Dear Sean,
Can this World Cup get any better? Great goals and great saves, drama and heartbreak, the thrill of individual genius and incredible team performances ? I won't soon forget Argentina's second goal against Serbia & Montenegro (it seems ridiculous to call it Cambiasso's, since 24 passes made it such a shared masterpiece); nor Mexico storming out of the gate to surprise, and nearly beat, Argentina! There's even, as the novelist John Lanchester points out on his excellent World Cup blog, a gratifying absence of silly hair.
I've been watching the World Cup since 1982, and I don't remember a better one.
Typically, in London there's a palpable sense of disappointment. Every available surface in town may still be covered with the Flag of St.
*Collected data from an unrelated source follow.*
[config.mk]
export PLATFORM = sky130hd
export DESIGN_NAME = uart_serial_modem_pins
export DESIGN_NICKNAME = d
export VERILOG_FILES = /design/src/uart_pins_pkg.sv /design/src/rx_link_if.sv /design/src/uart_pin_rx.sv /design/src/uart_serial_modem_pins.sv
export SDC_FILE = /design/constraint.sdc
export NUM_CORES = 1
export LEC_CHECK = 0
export BUFFER_PORTS_ARGS = -buffer_cell sky130_fd_sc_hd__buf_4
export CORE_MARGIN = 1
export CORE_UTILIZATION = 40
export CTS_CLUSTER_SIZE = 25
export DETAILED_ROUTE_END_ITERATION = 12
export PLACE_DENSITY_LB_ADDON = 0.2
export SKIP_CTS_REPAIR_TIMING = 1
export SLEW_MARGIN = 40
export SYNTH_ARGS = -nofsm -noshare
export SYNTH_HDL_FRONTEND = slang
export SYNTH_HIERARCHICAL = 1
export SYNTH_SLANG_ARGS = --single-unit
[constraint.sdc]
create_clock -name clk -period 2.3 [get_ports clk]
set_input_delay 0.345 -clock clk [delete_from_list [all_inputs] [get_ports clk]]
set_output_delay 0.345 -clock clk [all_outputs]
set_load 0.05 [all_outputs]
==> src/wdr_pkg.sv <==
// constants, types and helpers for the watchdog reset unit
// Contract
// - a reset-mode time-out emits a reset pulse of exactly one clock
// - the delay timer starts on the falling edge of that pulse
// - the counter counts ticks of a 128kHz oscillator, not system clocks
// - reaching the selected time-out triggers the action of the active mode
// - a restart zeroes the counter; software restarts before time-out
// - interrupt mode raises an interrupt without reset, usable for wake-up
// - reset mode issues a system reset on expiry
// - combined mode interrupts first, then the next time-out resets
// - the always-on fuse forces reset enable 1 and interrupt enable 0
// - clearing reset enable or changing prescaler needs the timed sequence
// - within four clocks a write with change enable clear is accepted
// - time-out selectable from 16ms to 8s
// - after a watchdog reset the watchdog stays enabled
// - change enable clears itself four clocks after being set
// - reset enable reads set and cannot clear while the reset flag is set
// - time-out flag sets on interrupt time-out; cleared by vector or one
// - prescaler code selects 2048 to 1048576 cycles; codes above 9 reserved
`default_nettype none
package wdr_pkg;
  localparam int unsigned CLK_HZ = 250_000_000;
  localparam int unsigned OSC_HZ = 128_000;
  localparam int unsigned OSC_DIV = CLK_HZ / OSC_HZ;
  localparam int unsigned TOUT_MIN_MS = 16;
  localparam int unsigned TOUT_MAX_MS = 8000;
  localparam int unsigned CNT_W = 21;
  localparam logic [20:0] BASE_CYCLES = 21'h000800;
  localparam logic [3:0] PRESC_MAX = 4'h9;
  localparam logic [2:0] CE_HOLD = 3'h4;
  localparam int unsigned ADDR_W = 4;
  localparam logic [3:0] OFS_CTRL = 4'h0;
  localparam logic [3:0] OFS_CAUSE = 4'h4;
  localparam logic [3:0] OFS_RESTART = 4'h8;
  localparam logic [3:0] OFS_ACK = 4'hc;
  localparam int unsigned CAUSE_DOG_BIT = 3;
  localparam logic [1:0] RESP_OKAY = 2'h0;
  localparam logic [1:0] RESP_SLVERR = 2'h2;
  localparam logic [3:0] PRESC_RST = 4'h0;

  typedef enum logic [1:0] {
    WDR_STOPPED, WDR_INT, WDR_RST, WDR_INTRST
  } wdr_mode_e;

  typedef struct packed {
    logic timeout_flag;
    logic interrupt_enable_bit;
    logic prescaler_select_hi;
    logic change_enable_bit;
    logic reset_enable_bit;
    logic [2:0] prescaler_select_lo;
  } wdr_ctrl_s;

  function automatic logic [20:0] wdr_limit(input logic [3:0] sel);
    logic [3:0] s;
    s = (sel > PRESC_MAX) ? PRESC_MAX : sel;
    return (BASE_CYCLES << s) - 21'h000001;
  endfunction

  function automatic logic wdr_mapped(input logic [3:0] a);
    return (a == OFS_CTRL) || (a == OFS_CAUSE) ||
           (a == OFS_RESTART) || (a == OFS_ACK);
  endfunction
endpackage
`default_nettype wire

==> src/wdr_tick.sv <==
// oscillator-rate tick enable derived from the system clock
`timescale 1ns/10ps
`default_nettype none
module wdr_tick #(
  parameter int unsigned DIV = wdr_pkg::OSC_DIV
) (
  input wire logic clk_sys,
  input wire logic rst_n,
  output logic tick
);
  import wdr_pkg::*;
  logic [15:0] div_q;

  // one pulse per oscillator period
  always_ff @(posedge clk_sys or negedge rst_n) begin
    if (!rst_n) begin
      div_q <= 16'h0000;
      tick <= 1'b0;
    end else if (div_q == 16'(DIV - 1)) begin
      div_q <= 16'h0000;
      tick <= 1'b1;
    end else begin
      div_q <= div_q + 16'h0001;
      tick <= 1'b0;
    end
  end
endmodule // wdr_tick
`default_nettype wire

==> src/wdr_count.sv <==
// watchdog counter with selectable time-out
`timescale 1ns/10ps
`default_nettype none
module wdr_count (
  input wire logic clk_sys,
  input wire logic rst_n,
  input wire logic tick,
  input wire logic run,
  input wire logic restart,
  input wire logic [3:0] prescaler_select,
  output logic expire
);
  import wdr_pkg::*;
  logic [20:0] cnt_q;
  logic hit;

  assign hit = tick && run && !restart &&
               (cnt_q == wdr_limit(prescaler_select));

  always_ff @(posedge clk_sys or negedge rst_n) begin
    if (!rst_n) begin
      cnt_q <= 21'h000000;
    end else if (!run || restart || hit) begin
      cnt_q <= 21'h000000;
    end else if (tick) begin
      cnt_q <= cnt_q + 21'h000001;
    end
  end

  always_ff @(posedge clk_sys or negedge rst_n) begin
    if (!rst_n) begin
      expire <= 1'b0;
    end else begin
      expire <= hit;
    end
  end
endmodule // wdr_count
`default_nettype wire

==> src/wdr_top.sv <==
// watchdog reset unit with axi4-lite register access
`timescale 1ns/10ps
`default_nettype none
module wdr_top #(
  parameter int unsigned OSC_DIV = wdr_pkg::OSC_DIV
) (
  input wire logic clk_sys,
  input wire logic rst_n,
  input wire logic always_on_fuse,
  input wire logic [wdr_pkg::ADDR_W-1:0] s_axi_awaddr,
  input wire logic s_axi_awvalid,
  output logic s_axi_awready,
  input wire logic [31:0] s_axi_wdata,
  input wire logic [3:0] s_axi_wstrb,
  input wire logic s_axi_wvalid,
  output logic s_axi_wready,
  output logic [1:0] s_axi_bresp,
  output logic s_axi_bvalid,
  input wire logic s_axi_bready,
  input wire logic [wdr_pkg::ADDR_W-1:0] s_axi_araddr,
  input wire logic s_axi_arvalid,
  output logic s_axi_arready,
  output logic [31:0] s_axi_rdata,
  output logic [1:0] s_axi_rresp,
  output logic s_axi_rvalid,
  input wire logic s_axi_rready,
  output logic dog_irq,
  output logic dog_reset_pulse,
  output logic delay_start
);
  import wdr_pkg::*;

  logic [ADDR_W-1:0] awaddr_q;
  logic [7:0] wdata_q;
  logic wstrb0_q;
  logic aw_hold_q;
  logic w_hold_q;
  logic do_wr;
  logic wr_ctrl;
  logic wr_cause;
  logic wr_restart;
  logic wr_ack;
  wdr_ctrl_s wv;
  logic timeout_flag_q;
  logic ie_q;
  logic re_q;
  logic ce_q;
  logic [2:0] ce_cnt_q;
  logic [3:0] prescaler_select_q;
  logic dog_reset_flag_q;
  logic ce_open;
  logic re_eff;
  wdr_mode_e mode;
  logic tick;
  logic expire;
  logic ev_q;
  logic fire;
  logic set_flag;
  wdr_ctrl_s rd_ctrl;

  // write channels taken independently, write done once both held
  assign do_wr = aw_hold_q && w_hold_q && !s_axi_bvalid;
  assign wv = wdr_ctrl_s'(wdata_q);
  assign wr_ctrl = do_wr && wstrb0_q && (awaddr_q == OFS_CTRL);
  assign wr_cause = do_wr && wstrb0_q && (awaddr_q == OFS_CAUSE);
  assign wr_restart = do_wr && (awaddr_q == OFS_RESTART);
  assign wr_ack = do_wr && (awaddr_q == OFS_ACK);
  assign ce_open = wr_ctrl && wv.change_enable_bit && wv.reset_enable_bit;

  always_ff @(posedge clk_sys or negedge rst_n) begin
    if (!rst_n) begin
      aw_hold_q <= 1'b0;
      s_axi_awready <= 1'b1;
      awaddr_q <= '0;
    end else if (s_axi_awvalid && s_axi_awready) begin
      aw_hold_q <= 1'b1;
      s_axi_awready <= 1'b0;
      awaddr_q <= s_axi_awaddr;
    end else if (do_wr) begin
      aw_hold_q <= 1'b0;
      s_axi_awready <= 1'b1;
    end
  end

  always_ff @(posedge clk_sys or negedge rst_n) begin
    if (!rst_n) begin
      w_hold_q <= 1'b0;
      s_axi_wready <= 1'b1;
      wdata_q <= 8'h00;
      wstrb0_q <= 1'b0;
    end else if (s_axi_wvalid && s_axi_wready) begin
      w_hold_q <= 1'b1;
      s_axi_wready <= 1'b0;
      wdata_q <= s_axi_wdata[7:0];
      wstrb0_q <= s_axi_wstrb[0];
    end else if (do_wr) begin
      w_hold_q <= 1'b0;
      s_axi_wready <= 1'b1;
    end
  end

  always_ff @(posedge clk_sys or negedge rst_n) begin
    if (!rst_n) begin
      s_axi_bvalid <= 1'b0;
      s_axi_bresp <= RESP_OKAY;
    end else if (do_wr) begin
      s_axi_bvalid <= 1'b1;
      s_axi_bresp <= wdr_mapped(awaddr_q) ? RESP_OKAY : RESP_SLVERR;
    end else if (s_axi_bready) begin
      s_axi_bvalid <= 1'b0;
    end
  end

  // read side
  always_comb begin
    rd_ctrl.timeout_flag = timeout_flag_q;
    rd_ctrl.interrupt_enable_bit = ie_q;
    rd_ctrl.prescaler_select_hi = prescaler_select_q[3];
    rd_ctrl.change_enable_bit = ce_q;
    rd_ctrl.reset_enable_bit = re_eff;
    rd_ctrl.prescaler_select_lo = prescaler_select_q[2:0];
  end

  always_ff @(posedge clk_sys or negedge rst_n) begin
    if (!rst_n) begin
      s_axi_arready <= 1'b1;
      s_axi_rvalid <= 1'b0;
      s_axi_rdata <= 32'h00000000;
      s_axi_rresp <= RESP_OKAY;
    end else if (s_axi_arvalid && s_axi_arready) begin
      s_axi_arready <= 1'b0;
      s_axi_rvalid <= 1'b1;
      s_axi_rresp <= wdr_mapped(s_axi_araddr) ? RESP_OKAY : RESP_SLVERR;
      if (s_axi_araddr == OFS_CTRL) begin
        s_axi_rdata <= {24'h000000, rd_ctrl};
      end else if (s_axi_araddr == OFS_CAUSE) begin
        s_axi_rdata <= 32'(dog_reset_flag_q) << CAUSE_DOG_BIT;
      end else begin
        s_axi_rdata <= 32'h00000000;
      end
    end else if (s_axi_rvalid && s_axi_rready) begin
      s_axi_rvalid <= 1'b0;
      s_axi_arready <= 1'b1;
    end
  end

  // mode decode
  assign re_eff = re_q || dog_reset_flag_q;
  always_comb begin
    if (always_on_fuse) begin
      mode = WDR_RST;
    end else begin
      unique case ({re_eff, ie_q})
        2'b00: mode = WDR_STOPPED;
        2'b01: mode = WDR_INT;
        2'b10: mode = WDR_RST;
        2'b11: mode = WDR_INTRST;
      endcase
    end
  end

  // change enable window
  always_ff @(posedge clk_sys or negedge rst_n) begin
    if (!rst_n) begin
      ce_q <= 1'b0;
      ce_cnt_q <= 3'h0;
    end else if (ce_open) begin
      ce_q <= 1'b1;
      ce_cnt_q <= CE_HOLD;
    end else if (ce_q) begin
      ce_q <= (ce_cnt_q != 3'h1);
      ce_cnt_q <= ce_cnt_q - 3'h1;
    end
  end

  // reset enable
  always_ff @(posedge clk_sys or negedge rst_n) begin
    if (!rst_n) begin
      re_q <= 1'b0;
    end else if (always_on_fuse) begin
      re_q <= 1'b1;
    end else if (ce_open) begin
      re_q <= 1'b1;
    end else if (wr_ctrl && ce_q && !wv.change_enable_bit) begin
      re_q <= wv.reset_enable_bit || dog_reset_flag_q;
    end else if (wr_ctrl) begin
      re_q <= re_q || wv.reset_enable_bit || dog_reset_flag_q;
    end else begin
      re_q <= re_q || dog_reset_flag_q;
    end
  end

  // prescaler
  always_ff @(posedge clk_sys or negedge rst_n) begin
    if (!rst_n) begin
      prescaler_select_q <= PRESC_RST;
    end else if (wr_ctrl && ce_q && !wv.change_enable_bit) begin
      prescaler_select_q <= {wv.prescaler_select_hi,
                             wv.prescaler_select_lo};
    end
  end

  // interrupt enable
  always_ff @(posedge clk_sys or negedge rst_n) begin
    if (!rst_n) begin
      ie_q <= 1'b0;
    end else if (always_on_fuse) begin
      ie_q <= 1'b0;
    end else if (wr_ctrl) begin
      ie_q <= wv.interrupt_enable_bit;
    end else if (wr_ack && mode == WDR_INTRST) begin
      ie_q <= 1'b0;
    end
  end

  wdr_tick #(
    .DIV(OSC_DIV)
  ) u_tick (
    .clk_sys(clk_sys),
    .rst_n(rst_n),
    .tick(tick)
  );

  wdr_count u_count (
    .clk_sys(clk_sys),
    .rst_n(rst_n),
    .tick(tick),
    .run(mode != WDR_STOPPED),
    .restart(wr_restart || fire),
    .prescaler_select(prescaler_select_q),
    .expire(expire)
  );

  // time-out action
  always_ff @(posedge clk_sys or negedge rst_n) begin
    if (!rst_n) begin
      ev_q <= 1'b0;
    end else begin
      ev_q <= expire;
    end
  end

  assign fire = ev_q && (mode == WDR_RST ||
                (mode == WDR_INTRST && timeout_flag_q));
  assign set_flag = ev_q && (mode == WDR_INT ||
                    (mode == WDR_INTRST && !timeout_flag_q));

  always_ff @(posedge clk_sys or negedge rst_n) begin
    if (!rst_n) begin
      timeout_flag_q <= 1'b0;
    end else if (set_flag) begin
      timeout_flag_q <= 1'b1;
    end else if (wr_ack || (wr_ctrl && wv.timeout_flag)) begin
      timeout_flag_q <= 1'b0;
    end
  end

  always_ff @(posedge clk_sys or negedge rst_n) begin
    if (!rst_n) begin
      dog_reset_flag_q <= 1'b0;
    end else if (fire) begin
      dog_reset_flag_q <= 1'b1;
    end else if (wr_cause && !wdata_q[CAUSE_DOG_BIT]) begin
      dog_reset_flag_q <= 1'b0;
    end
  end

  always_ff @(posedge clk_sys or negedge rst_n) begin
    if (!rst_n) begin
      dog_reset_pulse <= 1'b0;
      delay_start <= 1'b0;
      dog_irq <= 1'b0;
    end else begin
      dog_reset_pulse <= fire;
      delay_start <= dog_reset_pulse && !fire;
      dog_irq <= timeout_flag_q && ie_q;
    end
  end
endmodule // wdr_top
`default_nettype wire
File: config.mk
export PLATFORM = sky130hd
export DESIGN_NAME = bspc_pin_ctrl
export DESIGN_NICKNAME = d
export VERILOG_FILES = /design/src/bspc_pkg.sv /design/src/bspc_sync_if.sv /design/src/bspc_sync.sv /design/src/bspc_pin_ctrl.sv
export SDC_FILE = /design/constraint.sdc
export NUM_CORES = 1
export LEC_CHECK = 0
export BUFFER_PORTS_ARGS = -buffer_cell sky130_fd_sc_hd__buf_2
export CORE_UTILIZATION = 52
export DETAILED_ROUTE_END_ITERATION = 8
export PLACE_DENSITY = 0.77
export SYNTH_ARGS = -nofsm -noshare
export SYNTH_HDL_FRONTEND = slang
export SYNTH_SLANG_ARGS = --single-unit
File: constraint.sdc
create_clock -name clk -period 3.5 [get_ports clk]
set_input_delay 0.175 -clock clk [delete_from_list [all_inputs] [get_ports clk]]
set_output_delay 0.175 -clock clk [all_outputs]
set_load 0.1 [all_outputs]
`config.mk`:
```
export PLATFORM = sky130hd
export DESIGN_NAME = intc_accept
export DESIGN_NICKNAME = d
export VERILOG_FILES = /design/src/intc_accept.v
export VERILOG_INCLUDE_DIRS = /design/src
export SDC_FILE = /design/constraint.sdc
export NUM_CORES = 1
export LEC_CHECK = 0
export BUFFER_PORTS_ARGS = -buffer_cell sky130_fd_sc_hd__buf_4
export CAP_MARGIN = 20
export CORE_MARGIN = 2
export CORE_UTILIZATION = 40
export CTS_BUF_LIST = sky130_fd_sc_hd__clkbuf_4 sky130_fd_sc_hd__clkbuf_8
export DETAILED_ROUTE_END_ITERATION = 6
export PLACE_DENSITY = 0.66
export SLEW_MARGIN = 0
export SYNTH_ARGS = -nofsm -noshare
export SYNTH_HDL_FRONTEND = slang
export SYNTH_SLANG_ARGS = --single-unit
```
`constraint.sdc`:
```
create_clock -name clk -period 20.4 [get_ports clk]
set_input_delay 4.08 -clock clk [delete_from_list [all_inputs] [get_ports clk]]
set_output_delay 4.08 -clock clk [all_outputs]
set_load 0.005 [all_outputs]
```
`src/intc_accept_consts.vh`:
```
// constants for the interrupt acceptance and request flag block
// Notes on behaviour
// - first flag register bits 7..4 show infrared transmit, break, receive, error requests.
// - first flag register bits 3..0 show DMA channel 3..0 transfer-end requests.
// - first flag register clears on resets, keeps contents through software standby.
// - second flag register ignores writes; bits 7..5 always read zero.
// - second flag register bit 4 shows the converter conversion-end request.
// - second flag register bits 3..0 show FIFO serial transmit, break, receive, error.
// - second flag register clears on resets and hardware standby, not software standby.
// - highest priority level among requests is selected; lower ones stay pending.
// - equal levels are resolved by a fixed default rank.
// - selected request goes to the CPU only if its level exceeds the mask.
// - accepting a request drives the active-low request pin low.
// - request pin stays low until removal, returns high when masked.
// - request pin level ignores the exception-block flag.
// - the interrupt is taken only at an instruction boundary.
// - source code is written into both event code registers on taking.
// - status word saved to saved status, program counter to saved counter.
// - execution continues at vector base plus a fixed offset.
// - taking an interrupt leaves the mask level unchanged.
// - nesting: software saves context, clears block flag, raises mask; higher ones accepted.
// - while the block flag is one, taking an interrupt is held off.
`ifndef INTC_ACCEPT_CONSTS_VH
`define INTC_ACCEPT_CONSTS_VH

// byte offsets on the register bus
`define OFS_FLAGS_FIRST     8'h00
`define OFS_FLAGS_SECOND    8'h04
`define OFS_PRIO_A          8'h08
`define OFS_PRIO_B          8'h0c
`define OFS_PRIO_C          8'h10
`define OFS_PRIO_D          8'h14
`define OFS_STATUS_WORD     8'h18
`define OFS_SAVED_STATUS    8'h1c
`define OFS_SAVED_PC        8'h20
`define OFS_VECTOR_BASE     8'h24
`define OFS_EVENT_CODE      8'h28
`define OFS_EVENT_CODE_ALT  8'h2c

`define RST_FLAGS           8'h00
`define RST_WORD            32'h00000000
`define RST_STATUS_WORD     32'h70000000

// status word field positions
`define SW_MODE_BIT         30
`define SW_BANK_BIT         29
`define SW_BLOCK_BIT        28
`define SW_MASK_LO          4

`define VECTOR_OFFSET       32'h00000600
`define EVENT_CODE_BASE     12'h400
`define NUM_SOURCES         13

`endif

```
`src/intc_accept.v`:
```
// interrupt request flags, priority selection, request pin and acceptance sequence
`timescale 1ns/1ps
`default_nettype none
`include "intc_accept_consts.vh"

module intc_accept #(
   // entry k (4 bits) holds the source index that has rank k, rank 0 highest
   parameter [51:0] RANK_TABLE = 52'hcba9876543210
) (
   input  wire        clk,
   input  wire        rst,
   input  wire        hwStandby,
   input  wire [3:0]  dmaEndRequest,
   input  wire        infraredTransmitRequest,
   input  wire        infraredBreakRequest,
   input  wire        infraredReceiveRequest,
   input  wire        infraredErrorRequest,
   input  wire        conversionEndRequest,
   input  wire        fifoSerialTransmitRequest,
   input  wire        fifoSerialBreakRequest,
   input  wire        fifoSerialReceiveRequest,
   input  wire        fifoSerialErrorRequest,
   input  wire        instrBoundary,
   input  wire [31:0] programCounter,
   input  wire [7:0]  address,
   input  wire        read,
   input  wire        write,
   input  wire [31:0] writedata,
   input  wire [3:0]  byteenable,
   output reg  [31:0] readdata,
   output reg         waitrequest,
   output reg         requestOutN,
   output reg         takeInterrupt,
   output reg  [31:0] jumpTarget,
   output reg  [31:0] statusWord
);

   reg  [7:0]  requestFlagsFirst;
   reg  [7:0]  requestFlagsSecond;
   reg  [3:0]  prioDma;
   reg  [3:0]  prioInfrared;
   reg  [3:0]  prioFifoSerial;
   reg  [3:0]  prioConverter;
   reg  [31:0] savedStatusWord;
   reg  [31:0] savedProgramCounter;
   reg  [31:0] vectorBase;
   reg  [11:0] eventCode;
   reg  [11:0] eventCodeAlt;

   wire [12:0] pending;
   wire [3:0]  maskLevel;
   wire        blockFlag;
   wire [31:0] byteMask;
   wire        busWrite;

   reg  [3:0]  selLevel;
   reg  [3:0]  selSource;
   reg  [3:0]  srcLevel;
   reg  [3:0]  rankSrc;
   reg  [31:0] next_readdata;
   reg  [31:0] next_status;
   integer     k;

   // source index: 0..3 dma, 4..7 infrared err/rx/brk/tx, 8..11 fifo serial, 12 converter
   assign pending   = {requestFlagsSecond[4], requestFlagsSecond[3:0], requestFlagsFirst[7:0]};
   assign maskLevel = statusWord[`SW_MASK_LO+3:`SW_MASK_LO];
   assign blockFlag = statusWord[`SW_BLOCK_BIT];
   assign byteMask  = {{8{byteenable[3]}}, {8{byteenable[2]}},
                       {8{byteenable[1]}}, {8{byteenable[0]}}};
   // a write lands on the edge where the master sees waitrequest low
   assign busWrite  = write & ~waitrequest;

   // flag registers track the live request lines of the sources
   always @(posedge clk) begin
      if (rst) begin
         requestFlagsFirst  <= `RST_FLAGS;
         requestFlagsSecond <= `RST_FLAGS;
      end else begin
         requestFlagsFirst <= {infraredTransmitRequest, infraredBreakRequest,
                               infraredReceiveRequest, infraredErrorRequest,
                               dmaEndRequest};
         if (hwStandby) begin
            requestFlagsSecond <= `RST_FLAGS;
         end else begin
            requestFlagsSecond <= {3'b000, conversionEndRequest,
                                   fifoSerialTransmitRequest, fifoSerialBreakRequest,
                                   fifoSerialReceiveRequest, fifoSerialErrorRequest};
         end
      end
   end

   // priority selection; strict compare keeps the earlier rank on a tie
   always @* begin
      selLevel  = 4'h0;
      selSource = 4'h0;
      srcLevel  = 4'h0;
      rankSrc   = 4'h0;
      for (k = 0; k < `NUM_SOURCES; k = k + 1) begin
         rankSrc = RANK_TABLE[k*4 +: 4];
         if (rankSrc < 4'd4) begin
            srcLevel = prioDma;
         end else if (rankSrc < 4'd8) begin
            srcLevel = prioInfrared;
         end else if (rankSrc < 4'd12) begin
            srcLevel = prioFifoSerial;
         end else begin
            srcLevel = prioConverter;
         end
         if (pending[rankSrc] && (srcLevel > selLevel)) begin
            selLevel  = srcLevel;
            selSource = rankSrc;
         end
      end
   end

   // level 0 never exceeds any mask, so an empty selection is never accepted
   wire accept = selLevel > maskLevel;

   // read mux, address decode
   always @* begin
      next_readdata = 32'h00000000;
      if (address[7:2] == `OFS_FLAGS_FIRST >> 2) begin
         next_readdata = {24'h000000, requestFlagsFirst};
      end else if (address[7:2] == `OFS_FLAGS_SECOND >> 2) begin
         next_readdata = {24'h000000, requestFlagsSecond};
      end else if (address[7:2] == `OFS_PRIO_A >> 2) begin
         next_readdata = {28'h0000000, prioDma};
      end else if (address[7:2] == `OFS_PRIO_B >> 2) begin
         next_readdata = {28'h0000000, prioInfrared};
      end else if (address[7:2] == `OFS_PRIO_C >> 2) begin
         next_readdata = {28'h0000000, prioFifoSerial};
      end else if (address[7:2] == `OFS_PRIO_D >> 2) begin
         next_readdata = {28'h0000000, prioConverter};
      end else if (address[7:2] == `OFS_STATUS_WORD >> 2) begin
         next_readdata = statusWord;
      end else if (address[7:2] == `OFS_SAVED_STATUS >> 2) begin
         next_readdata = savedStatusWord;
      end else if (address[7:2] == `OFS_SAVED_PC >> 2) begin
         next_readdata = savedProgramCounter;
      end else if (address[7:2] == `OFS_VECTOR_BASE >> 2) begin
         next_readdata = vectorBase;
      end else if (address[7:2] == `OFS_EVENT_CODE >> 2) begin
         next_readdata = {20'h00000, eventCode};
      end else if (address[7:2] == `OFS_EVENT_CODE_ALT >> 2) begin
         next_readdata = {20'h00000, eventCodeAlt};
      end
   end

   // status word: software write first, then the taking of an interrupt on top
   always @* begin
      next_status = statusWord;
      if (busWrite && (address[7:2] == `OFS_STATUS_WORD >> 2)) begin
         next_status = (statusWord & ~byteMask) | (writedata & byteMask);
      end
      if (instrBoundary && accept && !blockFlag) begin
         // mask field untouched here
         next_status[`SW_BLOCK_BIT] = 1'b1;
         next_status[`SW_MODE_BIT]  = 1'b1;
         next_status[`SW_BANK_BIT]  = 1'b1;
      end
   end

   // bus slave: one wait cycle, answer on the second edge
   always @(posedge clk) begin
      if (rst) begin
         waitrequest <= 1'b1;
         readdata    <= `RST_WORD;
      end else begin
         waitrequest <= ~((read | write) & waitrequest);
         if (read && waitrequest) begin
            readdata <= next_readdata;
         end
      end
   end

   // writable registers
   always @(posedge clk) begin
      if (rst) begin
         prioDma        <= 4'h0;
         prioInfrared   <= 4'h0;
         prioFifoSerial <= 4'h0;
         prioConverter  <= 4'h0;
         vectorBase     <= `RST_WORD;
      end else if (busWrite && byteenable[0]) begin
         if (address[7:2] == `OFS_PRIO_A >> 2) begin
            prioDma <= writedata[3:0];
         end else if (address[7:2] == `OFS_PRIO_B >> 2) begin
            prioInfrared <= writedata[3:0];
         end else if (address[7:2] == `OFS_PRIO_C >> 2) begin
            prioFifoSerial <= writedata[3:0];
         end else if (address[7:2] == `OFS_PRIO_D >> 2) begin
            prioConverter <= writedata[3:0];
         end
      end
      if (!rst && busWrite && (address[7:2] == `OFS_VECTOR_BASE >> 2)) begin
         vectorBase <= (vectorBase & ~byteMask) | (writedata & byteMask);
      end
   end

   // request pin and acceptance sequence
   always @(posedge clk) begin
      if (rst) begin
         requestOutN         <= 1'b1;
         takeInterrupt       <= 1'b0;
         jumpTarget          <= `RST_WORD;
         statusWord          <= `RST_STATUS_WORD;
         savedStatusWord     <= `RST_WORD;
         savedProgramCounter <= `RST_WORD;
         eventCode           <= 12'h000;
         eventCodeAlt        <= 12'h000;
      end else begin
         // pin follows acceptance only, the block flag plays no part
         requestOutN   <= ~accept;
         takeInterrupt <= instrBoundary & accept & ~blockFlag;
         statusWord    <= next_status;
         if (busWrite && (address[7:2] == `OFS_SAVED_STATUS >> 2)) begin
            savedStatusWord <= (savedStatusWord & ~byteMask) | (writedata & byteMask);
         end
         if (busWrite && (address[7:2] == `OFS_SAVED_PC >> 2)) begin
            savedProgramCounter <= (savedProgramCounter & ~byteMask) | (writedata & byteMask);
         end
         if (instrBoundary && accept && !blockFlag) begin
            eventCode           <= `EVENT_CODE_BASE + {3'b000, selSource, 5'b00000};
            eventCodeAlt        <= `EVENT_CODE_BASE + {3'b000, selSource, 5'b00000};
            savedStatusWord     <= statusWord;
            savedProgramCounter <= programCounter;
            jumpTarget          <= vectorBase + `VECTOR_OFFSET;
         end
      end
   end

endmodule // intc_accept
`default_nettype wire

```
George, but England have played so poorly that even having topped their group and beaten Ecuador in the Round of Sixteen brings little cheer. This is true to the city's temperment: London always feels to me like it's in the midst of some awful breakup, where a couple can't say anything right to each other ? it's a tense town, bitter at others and angry with itself, prone to banging doors and gray-hearted grief. This is part of its enormous appeal, of course, and the always wise Geoff Dyer captures it best in The Thinking Fan's Guide: "Something in the English heart craves defeat, shame, the taste of ashes in the mouth."
England's miserable performance on the football pitch has only intensified the feeling, and nobody but The Sun expects them to beat Portugal in the Quarterfinal game on Saturday. Almost nobody on the team has played well: Beckham is sick, Rooney is still finding his feet after two months out, Lampard looks dizzy and Terry distracted. Only Gerrard has played with any sense of menace ? and only briefly. The most memorable moment so far was the bizarre injury Michael Owen sustained in the first minute of the game against Sweden. He has torn his cruciate ligament and will be out of football for at least nine months ? the latest act in a career that is beginning to feel like Greek tragedy. He played with such boyish abandon, and had so great a nose for goal, in the 1998 World Cup and for Liverpool. But in the past three years he left Liverpool for Real Madrid (where he mainly warmed the bench), returned to the Premiership in Newcastle stripes (where he promptly broke a toe), and now this. It was such a fluke, and there was the strangest look on his face as he fell ? no twisted agony, just slow, sorrowful surprise, like he had already ghosted out of his body and was looking down at the footballer he used to be. Even the BBC commentator struggled for the right words to describe it, eventually settling on saying he had "broken down," as though he were a prize race horse, hobbling in the dust, waiting to be shot.
There is no joy in the Big Smoke, even with England still in it. How about in New York?